Les personnes déplacées, qui représentent désormais près de 11 % de la population d’Haïti, se réfugient actuellement dans les dix départements du pays. Cinquante-cinq pour cent des personnes déplacées sont des femmes et des filles ; la plupart sont hébergées auprès de familles ou vivent dans des sites spontanés, où elles sont confrontées à de graves pénuries de nourriture, d’eau, de soins médicaux et d’autres services essentiels. D’après le Cadre intégré de classification de la sécurité alimentaire (IPC), plus de 8 400 personnes vivant dans des sites de déplacement font face à la famine.

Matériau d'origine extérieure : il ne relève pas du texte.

This is an optimization exercise on Yosys and OpenROAD, whose aim is small area, not a production implementation. Function was checked by simulation only, so behaviour that the tests miss may differ from the original. Power is estimated from default activity; no workload was simulated.

<file path="flow/config.mk">
export PLATFORM = sky130hd
export DESIGN_NAME = SystolicCore
export DESIGN_NICKNAME = SystolicCore
export VERILOG_FILES = /design/flow/design.v
export SDC_FILE = /design/flow/constraint.sdc
export NUM_CORES = 4
export LEC_CHECK = 0
export CAP_MARGIN = 20
export CORE_MARGIN = 2
export CORE_UTILIZATION = 45
export PLACE_DENSITY = 0.6
export SLEW_MARGIN = 20
</file>
<file path="flow/constraint.sdc">
create_clock -name core_clock -period 12.0 [get_ports {clk}]
set_input_delay 2.4000 -clock core_clock [delete_from_list [all_inputs] [get_ports {clk}]]
set_output_delay 2.4000 -clock core_clock [all_outputs]
set_load 0.01 [all_outputs]
</file>
Context: an optimization exercise on an open-source flow, tuned for small area, a short achievable clock period and few clock cycles. The choices shown serve that exercise and are no tape-out recipe.
Only simulation tests tie the RTL to the original design; equivalence was not proved.

### design.v
module CONVEX(
input               CLK,
input               RST,
input       [4:0]   PT_XY,
output              READ_PT,
output reg  [9:0]   DROP_X,
output reg  [9:0]   DROP_Y,
output reg          DROP_V);
reg  [2:0]  rx_cnt;
reg  [19:0] rx;
reg         rx_full;
reg  [19:0] pn;
reg         pn_v;
reg  [1:0]  npts;
reg         rp_n;                           
assign      READ_PT = !rp_n;
wire        accept   = READ_PT && (rx_cnt == 3'd0 || rx_cnt == 3'd1);
wire [2:0]  rx_cnt_n = accept ? 3'd4 : (rx_cnt != 3'd0 ? rx_cnt - 3'd1 : 3'd0);
wire        rx_done  = (rx_cnt == 3'd1);
wire        pn_take;                        
wire        pn_free  = !pn_v || pn_take;
wire        rx_move  = rx_full && pn_free;
wire        rx_byp   = rx_done && pn_free;
wire        rx_full_n = (rx_done && !pn_free) || (rx_full && !rx_move);
wire        pn_v_n    = rx_move || rx_byp || (pn_v && !pn_take);
always @(posedge CLK) begin
    if (rx_cnt != 3'd0) rx <= {rx[14:0], PT_XY};
    if (rx_move)     pn <= rx;
    else if (rx_byp) pn <= {rx[14:0], PT_XY};
end
always @(posedge CLK or posedge RST) begin
    if (RST) begin
        rx_cnt  <= 3'd0;
        rx_full <= 1'b0;
        pn_v    <= 1'b0;
        rp_n    <= 1'b0;
    end
    else begin
        rx_cnt  <= rx_cnt_n;
        rx_full <= rx_full_n;
        pn_v    <= pn_v_n;
        rp_n    <= !(!rx_full_n && (rx_cnt_n == 3'd0 || (rx_cnt_n == 3'd1 && !pn_v_n)));
    end
end
reg  [19:0] Q [0:11];
reg  [3:0]  cnt;
wire        pop;
reg  [1:0]  npush;
reg  [19:0] D0, D1;
wire [3:0]  base = cnt - {3'd0, pop};
wire        s3_v, s3_first, s3_last, s3_vis;
wire [19:0] s3_A;
reg  [12:0] at;                             
integer k, j;
always @(*) begin
    for (k = 0; k < 13; k = k + 1) at[k] = (cnt == k);
end
wire        base_odd = cnt[0] ^ pop;
wire [19:0] DE = base_odd ? D1 : D0;        
wire [19:0] DO = base_odd ? D0 : D1;        
always @(posedge CLK) begin
    for (j = 0; j < 12; j = j + 1) begin
        if (pop ? (at[j+1] || at[j]) : (at[j] || (j > 0 && at[(j > 0) ? j - 1 : 0])))
            Q[j] <= (j % 2 == 0) ? DE : DO;
        else if (pop && j < 11)
            Q[j] <= Q[(j < 11) ? j + 1 : 11];
    end
end
always @(posedge CLK or posedge RST) begin
    if (RST) cnt <= 4'd0;
    else     cnt <= vout ? cnt_n1 : cnt_n0;
end
reg         in_pass, need_last;
reg  [3:0]  popcnt;
reg  [19:0] PREV, PT, R0;
reg         r0_ok;                          
reg         fin;                            
reg  [3:0]  Hp;                             
wire        fin_set;
wire [3:0]  Hp_new;
wire        all_popped = fin && (popcnt == Hp);
wire        last_is = in_pass && need_last && r0_ok;
wire        start   = (!in_pass || last_is) && pn_v && npts == 2'd2 && cnt != 4'd0;
wire        direct  = pn_v && npts != 2'd2;             
wire        mid_pop = in_pass && !need_last && !all_popped && cnt != 4'd0;
assign      pop     = start || mid_pop;
assign      pn_take = start || direct;
wire        issue   = mid_pop || last_is;
wire [19:0] B       = need_last ? R0 : Q[0];
always @(posedge CLK) begin
    if (start) PT <= pn;
    if (pop) PREV <= Q[0];
end
always @(posedge CLK or posedge RST) begin
    if (RST) begin
        in_pass   <= 1'b0;
        need_last <= 1'b0;
        popcnt    <= 4'd0;
        npts      <= 2'd0;
        fin       <= 1'b0;
        Hp        <= 4'd0;
    end
    else begin
        if (direct) begin
            npts <= npts + 2'd1;
            if (npts == 2'd1) begin
                fin <= 1'b1;
                Hp  <= 4'd2;
            end
        end
        if (last_is) begin
            in_pass   <= 1'b0;
            need_last <= 1'b0;
            fin       <= 1'b0;
        end
        if (start) begin
            in_pass <= 1'b1;
            popcnt  <= 4'd1;
        end
        else if (mid_pop) begin
            popcnt <= popcnt + 4'd1;
            if (fin && popcnt + 4'd1 == Hp) need_last <= 1'b1;
        end
        else if (in_pass && !need_last && all_popped)
            need_last <= 1'b1;
        if (fin_set) begin
            fin <= 1'b1;
            Hp  <= Hp_new;
        end
    end
end
reg         s1_v, s1_first, s1_last;
reg  [19:0] s1_A;
reg  [10:0] s1_aX, s1_nY;
reg  [5:0]  s1_oneY, s1_twoY, s1_negY, s1_oneX, s1_twoX, s1_negX;
reg         s2_v, s2_first, s2_last;
reg  [19:0] s2_A;
reg  [22:0] s2_r0, s2_r1, s2_r2;
function [17:0] booth;
    input [10:0] m;
    reg   [12:0] e;
    integer k;
    begin
        e = {m[10], m, 1'b0};
        for (k = 0; k < 6; k = k + 1) begin
            booth[k]      = e[2*k+1] ^ e[2*k];
            booth[6 + k]  = (e[2*k+2] & ~e[2*k+1] & ~e[2*k]) | (~e[2*k+2] & e[2*k+1] & e[2*k]);
            booth[12 + k] = e[2*k+2];
        end
    end
endfunction
wire [10:0] i_bX = {1'b0, B[19:10]} - {1'b0, PT[19:10]};
wire [10:0] i_bY = {1'b0, B[9:0]}   - {1'b0, PT[9:0]};
always @(posedge CLK) begin
    s1_A  <= PREV;
    s1_aX <= {1'b0, PREV[19:10]} - {1'b0, PT[19:10]};
    s1_nY <= {1'b0, PT[9:0]}     - {1'b0, PREV[9:0]};
    {s1_negY, s1_twoY, s1_oneY} <= booth(i_bY);
    {s1_negX, s1_twoX, s1_oneX} <= booth(i_bX);
    s1_first <= (popcnt == 4'd1);
    s1_last  <= need_last;
end
wire [22:0] cs_r0, cs_r1, cs_r2;
CXS cxs(.aX(s1_aX), .nY(s1_nY),
        .oneY(s1_oneY), .twoY(s1_twoY), .negY(s1_negY),
        .oneX(s1_oneX), .twoX(s1_twoX), .negX(s1_negX),
        .r0(cs_r0), .r1(cs_r1), .r2(cs_r2));
always @(posedge CLK) begin
    s2_A  <= s1_A;
    s2_r0 <= cs_r0;
    s2_r1 <= cs_r1;
    s2_r2 <= cs_r2;
    s2_first <= s1_first;
    s2_last  <= s1_last;
end
wire [22:0] cs_s = s2_r0 ^ s2_r1 ^ s2_r2;
wire [22:0] cs_c = {(s2_r0[21:0] & s2_r1[21:0]) | (s2_r0[21:0] & s2_r2[21:0]) | (s2_r1[21:0] & s2_r2[21:0]), 1'b0};
wire [22:0] cs_t = cs_s + cs_c;
assign      s3_v     = s2_v;
assign      s3_first = s2_first;
assign      s3_last  = s2_last;
assign      s3_vis   = cs_t[22];
assign      s3_A     = s2_A;
always @(posedge CLK or posedge RST) begin
    if (RST) begin
        s1_v <= 1'b0;
        s2_v <= 1'b0;
    end
    else begin
        s1_v <= issue;
        s2_v <= s1_v;
    end
end
reg         prev_vis, vis0, anyvis;
reg  [19:0] PD;
reg  [3:0]  Hrun;
reg         pend, pend_drop0, pend_ins0, pend_inside;
wire        vin   = prev_vis;
wire        vout  = s3_vis;
wire        dec   = s3_v && !s3_first;
wire        drop  = dec && vin && vout;
wire        ins   = dec && vout && !vin;
wire        drop0 = vout && vis0;
wire        ins0  = vis0 && !vout;
wire [3:0]  Hrun_m2 = Hrun - 4'd2;
wire [3:0]  Hrun_m1 = Hrun - 4'd1;
wire [3:0]  Hrun_p1 = Hrun + 4'd1;
wire [3:0]  Hrun_n  = !vout ? Hrun : vin ? Hrun_m1 : Hrun_p1;
assign      fin_set = dec && s3_last;
wire [3:0]  Hp_v0   = vis0 ? Hrun_p1 : Hrun;
wire [3:0]  Hp_v1   = vin ? (vis0 ? Hrun_m2 : Hrun_m1) : (vis0 ? Hrun : Hrun_p1);
assign      Hp_new  = vout ? Hp_v1 : Hp_v0;
wire [1:0]  pend_n  = pend_drop0 ? 2'd0 : pend_ins0 ? 2'd2 : 2'd1;
wire [1:0]  npush0  = direct ? 2'd1 : pend ? pend_n : dec ? 2'd1 : 2'd0;
wire [1:0]  npush1  = direct ? 2'd1 : pend ? pend_n : dec ? (vin ? 2'd0 : 2'd2) : 2'd0;
wire [3:0]  cnt_n0  = (npush0 == 2'd0) ? base : (npush0 == 2'd1) ? base + 4'd1 : base + 4'd2;
wire [3:0]  cnt_n1  = (npush1 == 2'd0) ? base : (npush1 == 2'd1) ? base + 4'd1 : base + 4'd2;
always @(*) begin
    npush = vout ? npush1 : npush0;
    D0 = direct ? pn : pend ? R0 : s3_A;
    D1 = PD;
end
always @(posedge CLK) begin
    if (s3_v && s3_first) begin
        R0 <= s3_A;
        PD <= PT;
        vis0 <= s3_vis;
        prev_vis <= s3_vis;
        anyvis <= s3_vis;
        Hrun <= Hp;
    end
    else if (dec) begin
        prev_vis <= s3_vis;
        anyvis <= anyvis | s3_vis;
        Hrun <= Hrun_n;
    end
    if (fin_set) begin
        pend_drop0  <= drop0;
        pend_ins0   <= ins0;
        pend_inside <= !(anyvis || vout);
    end
end
always @(posedge CLK or posedge RST) begin
    if (RST) begin
        pend  <= 1'b0;
        r0_ok <= 1'b0;
    end
    else begin
        pend  <= fin_set;
        r0_ok <= start ? 1'b0 : (s3_v && s3_first) ? 1'b1 : r0_ok;
    end
end
always @(posedge CLK) begin
    if (pend)
        {DROP_X, DROP_Y} <= pend_drop0 ? R0 : PD;
    else
        {DROP_X, DROP_Y} <= s3_A;
end
always @(posedge CLK or posedge RST) begin
    if (RST) DROP_V <= 1'b0;
    else     DROP_V <= pend ? (pend_drop0 || pend_inside) : drop;
end
endmodule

Les conditions régnant dans les lieux de vie des personnes déplacées dans tout Haïti sont de plus en plus difficiles, avec plus de 246 sites informels rapportés début juin, chacun hébergeant une moyenne de 2 000 personnes. De nombreuses personnes se sont réfugiées dans des écoles ou des espaces publics surpeuplés, subissant des risques de sécurité importants et ce que l’Office de la protection du citoyen a qualifié de conditions « inhumaines ».

L’étendue de la crise du déplacement a débordé les capacités existantes. Le Plan de réponse humanitaire de l’ONU, qui vise à aider 3,9 millions d’Haïtiens, sur les 6 millions ayant besoin d’une assistance humanitaire, n’est financé qu’à 80 %. Le fait que le gouvernement de transition se montre incapable de mettre en place un plan national global pour soutenir les déplacés internes a par ailleurs entravé les efforts visant à coordonner et maintenir une réponse efficace.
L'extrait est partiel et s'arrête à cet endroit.